__Exercise aim__
From the records below, print exactly the lines starting at the one containing "nand3_1 | 4 | 20.0" and ending at the one containing "all wire (%)", ends included, and nothing else.

======== Input ========

### design/flow/config.mk
export PLATFORM = sky130hd
export DESIGN_NAME = tag_store
export DESIGN_NICKNAME = tag_store
export VERILOG_FILES = /design/flow/design.v
export SDC_FILE = /design/flow/constraint.sdc
export NUM_CORES = 4
export LEC_CHECK = 1
export CORE_UTILIZATION = 30
export SYNTH_MEMORY_MAX_BITS = 65536
### design/flow/constraint.sdc
current_design tag_store

set clk_period 77.7
set clk_io_pct 0.2

create_clock -name clk0 -period $clk_period [get_ports {clk}]

set non_clock_inputs [all_inputs -no_clocks]
set_input_delay [expr $clk_period * $clk_io_pct] -clock clk0 $non_clock_inputs
set_output_delay [expr $clk_period * $clk_io_pct] -clock clk0 [all_outputs]
### design/flow/design.v
module tag_store (
    input  logic        clk,
    input  logic [6:0]  index,
    input  logic        write_en,
    input  logic [6:0]  write_index,
    input  logic [1:0]  target_way,
    input  logic [21:0] new_tag,
    output logic [21:0] tags_out_0,
    output logic [21:0] tags_out_1,
    output logic [21:0] tags_out_2,
    output logic [21:0] tags_out_3
);
    logic [21:0] tag_array [128][4];
    always_ff @(posedge clk) begin
        if (write_en)
            tag_array[write_index][target_way] <= new_tag;
    end
    always_comb begin
        tags_out_0 = tag_array[index][0];
        tags_out_1 = tag_array[index][1];
        tags_out_2 = tag_array[index][2];
        tags_out_3 = tag_array[index][3];
    end
endmodule
### design/flow/run.sh
#!/bin/bash
# OpenROAD 26Q1-2900-gdf79404cd8, Yosys 0.63+post, stock flow scripts
make -C /OpenROAD-flow-scripts/flow DESIGN_CONFIG=/design/flow/config.mk WORK_HOME=/design/flow/orfs finish
==> Slide: Implementation Results <==
Synthesis and Place & Route Summary

Final timing
  – Rel. slew slack: 32.0%
  – RSZ-0062 raised after global routing: false
  – Setup WS post-layout: 37290 ps
  – Setup TNS: 0 ps
  – Max-slew violations: 0
  – F_max: 24.7 MHz
  – Slew @ Worst Pin: 1020 ps
  – Fin. Hold Viols: 0
  – Period utilisation layout: 52.0%
  – Period minus WS final: 40410 ps
  – Final setup violation count: 0

GRT
  – First-pass GRT wire length: 1580 mm
  – GRT Residual Overflow: 0
  – Pin count of the biggest net entering global routing: 120
  – Initial antenna violation count: 104
  – Vias in the first global route: 212000
  – GR Util All Layers: 16.9%

Flow run
  – OpenROAD warnings: 31
  – Max-cap violations: 0

Worst setup path
  – CP endpoint kind: output pin
  – Critical path origin: index[0]
  – Critical Path Source Type: input port
  – Worst Path Max Fanout: 69
  – Worst Path Required: 62160 ps
  – Arrival time worst endpoint: 24870 ps
  – Setup CP Type: input port to output pin

Route
  – DRT Pass-1 Iters: 28
  – Vias per cell: 4.97
  – Post-DRT Antenna Nets: 0
  – Routed WL: 1130 mm
  – DRC Markers: 0
  – Starting DRT DRC Count: 12900
  – DR WL/cell: 29.9 um
  – Routed vias: 187000

CTS
  – Hold_buf cts: 0
  – Postcts setup bufs: 0
  – Clock-pin slew on the worst setup and hold paths: 60 ps
  – PostCTS Resize Cnt: 0
  – Max Buffers Root-to-Sink: 5
  – TritonCTS buffer count: 1085
  – Clock Sinks: 11300
  – H-tree levels: 7
  – CTS root buffer: clkbuf_16
  – CTS tree: yes

Floorplan
  – Site row count: 438
  – CORE AREA: 1.42 mm2
  – Top-level port count: 128
  – Core Util at FP: 30.1%
  – Chip Area: 1.43 mm2
  – Die X: 1.20 mm
  – Die H: 1.20 mm

Finish
  – Syn-to-layout area delta: 15.1%
  – Share of layout cells above drive strength 1: 36.5%
  – Post-Layout Cell Count: 37700
  – Final core utilization: 34.6%
  – Top Layout Cells: edfxtp_1, mux4_2, clkbuf_16
  – Top reg by flops: tag_array
  – Number of flip-flops in the largest register: 11300
  – Largest regs: tag_array x11264
  – Commonest Layout Cell: edfxtp_1

Hold path
  – Hold Crit Class: input port to flop
  – Worst Min Path Start: new_tag[21]

Outcome
  – Status: finished clean

Power and ir drop
  – Pwr Density: 25.1 mW/mm2
  – Peak supply drop: 0.0199 mV
  – LEAKAGE: 148 nW

Placed design
  – PortBufs: 127
  – Number of cells after detailed placement: 35700
  – DP Worst Slack: 36790 ps
  – Final GP Congestion: 0.821
  – Dpl hpwl: 638 mm

Synth
  – Synthesis area per yosys: 0.428 mm2
  – Ys cells: 16500
  – #FFs+latches synth: 11300
  – Cell Type Count: 17
  – Yosys warning tally: 1
  – Synth Seq Share: 78.9%
  – Mapped cell area: 0.428 mm2
  – Average size of a mapped cell: 25.9 um2
  – Cell count after synthesis: 16500
[worst max-delay path, cell delays in order]
cell,delay (ps)
buf_16,290
buf_4,520
buf_4,570
buf_4,530
buf_4,580
buf_4,680
buf_12,510
buf_4,670
buf_4,650
buf_4,670
buf_4,710
mux4_2,610
mux4_2,510
mux4_2,590
mux2_2,430
clkdlybuf4s50_1,460
[through the flow]
step           total power, mW  area [um2]  hold WS, ps
6_report                  12.4      493000        14870
5_1_grt                   12.7      493000        14810
4_1_cts                   12.5      493000        14740
3_5_place_dp              7.47      459000        15970
3_3_place_gp              7.46      459000        15970
2_1_floorplan             7.13      428000        15640
[final cells by class]
class                           instances  area [um2]
Timing Repair Buffer                 1113        9060
Fill cell                          127000      930000
Clock buffer                         1334       28600
Clock inverter                        588        4900
Sequential cell                     11300      338000
Tap cell                            18900       23700
Antenna cell                           95         238
Multi-Input combinational cell       4365       88400
[power by group]
| group | leakage, nW | switching (mW) | internal [mW] |
|---|---|---|---|
| Clock | 16.4 | 2.23 | 2.83 |
| Combinational | 30.1 | 0.393 | 0.243 |
| Sequential | 101 | 0.00147 | 6.69 |
| Total | 148 | 2.62 | 9.77 |
[worst paths after layout]
kind	endpoint	slack, ps	cells past startpoint
worst min-delay path	tag_array[200][21]	14870	1
worst max-delay path	tags_out_3[4]	37290	16
[synth_stat cells]
master | number | area (um2)
nor3b_1 | 4 | 30.0
nor2_1 | 516 | 1940
buf_4 | 1 | 7.51
nor2b_1 | 4 | 25.0
mux2_2 | 88 | 991
nor3_1 | 1 | 5.00
buf_6 | 2 | 22.5
buf_1 | 75 | 282
and3_1 | 2 | 12.5
buf_2 | 243 | 1220
nand2_1 | 46 | 173
edfxtp_1 | 11300 | 338000
nand3_1 | 4 | 20.0
and3b_1 | 3 | 26.3
and2_1 | 1 | 6.26
clkbuf_1 | 594 | 2230
mux4_2 | 3696 | 83200
[cell families (layout without fill, tap and decap cells)]
logic type | after synthesis | in the layout | share of synthesized area, %
AND/OR/NAND/NOR | 581 | 581 | 0.522
flip-flops | 11300 | 11300 | 78.9
buffers and inverters | 915 | 3035 | 0.877
other | 0 | 95 | 0
multiplexers | 3784 | 3784 | 19.7
[routing by layer]
metal  routed length [um]  up-vias  track usage [%]  part of all wire (%)
met2               520000    14500             24.7                    46
li1                     -    75400                -                     -
met5                 1680        -             1.31                  0.15
met4                37800       92             4.50                   3.4
met1               308000    95400             15.6                    27
met3               258000     1812             17.8                    23
No activity file was given, so power comes from the tool's default toggle rates.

========

__Response to this exercise__
nand3_1 | 4 | 20.0
and3b_1 | 3 | 26.3
and2_1 | 1 | 6.26
clkbuf_1 | 594 | 2230
mux4_2 | 3696 | 83200
[cell families (layout without fill, tap and decap cells)]
logic type | after synthesis | in the layout | share of synthesized area, %
AND/OR/NAND/NOR | 581 | 581 | 0.522
flip-flops | 11300 | 11300 | 78.9
buffers and inverters | 915 | 3035 | 0.877
other | 0 | 95 | 0
multiplexers | 3784 | 3784 | 19.7
[routing by layer]
metal  routed length [um]  up-vias  track usage [%]  part of all wire (%)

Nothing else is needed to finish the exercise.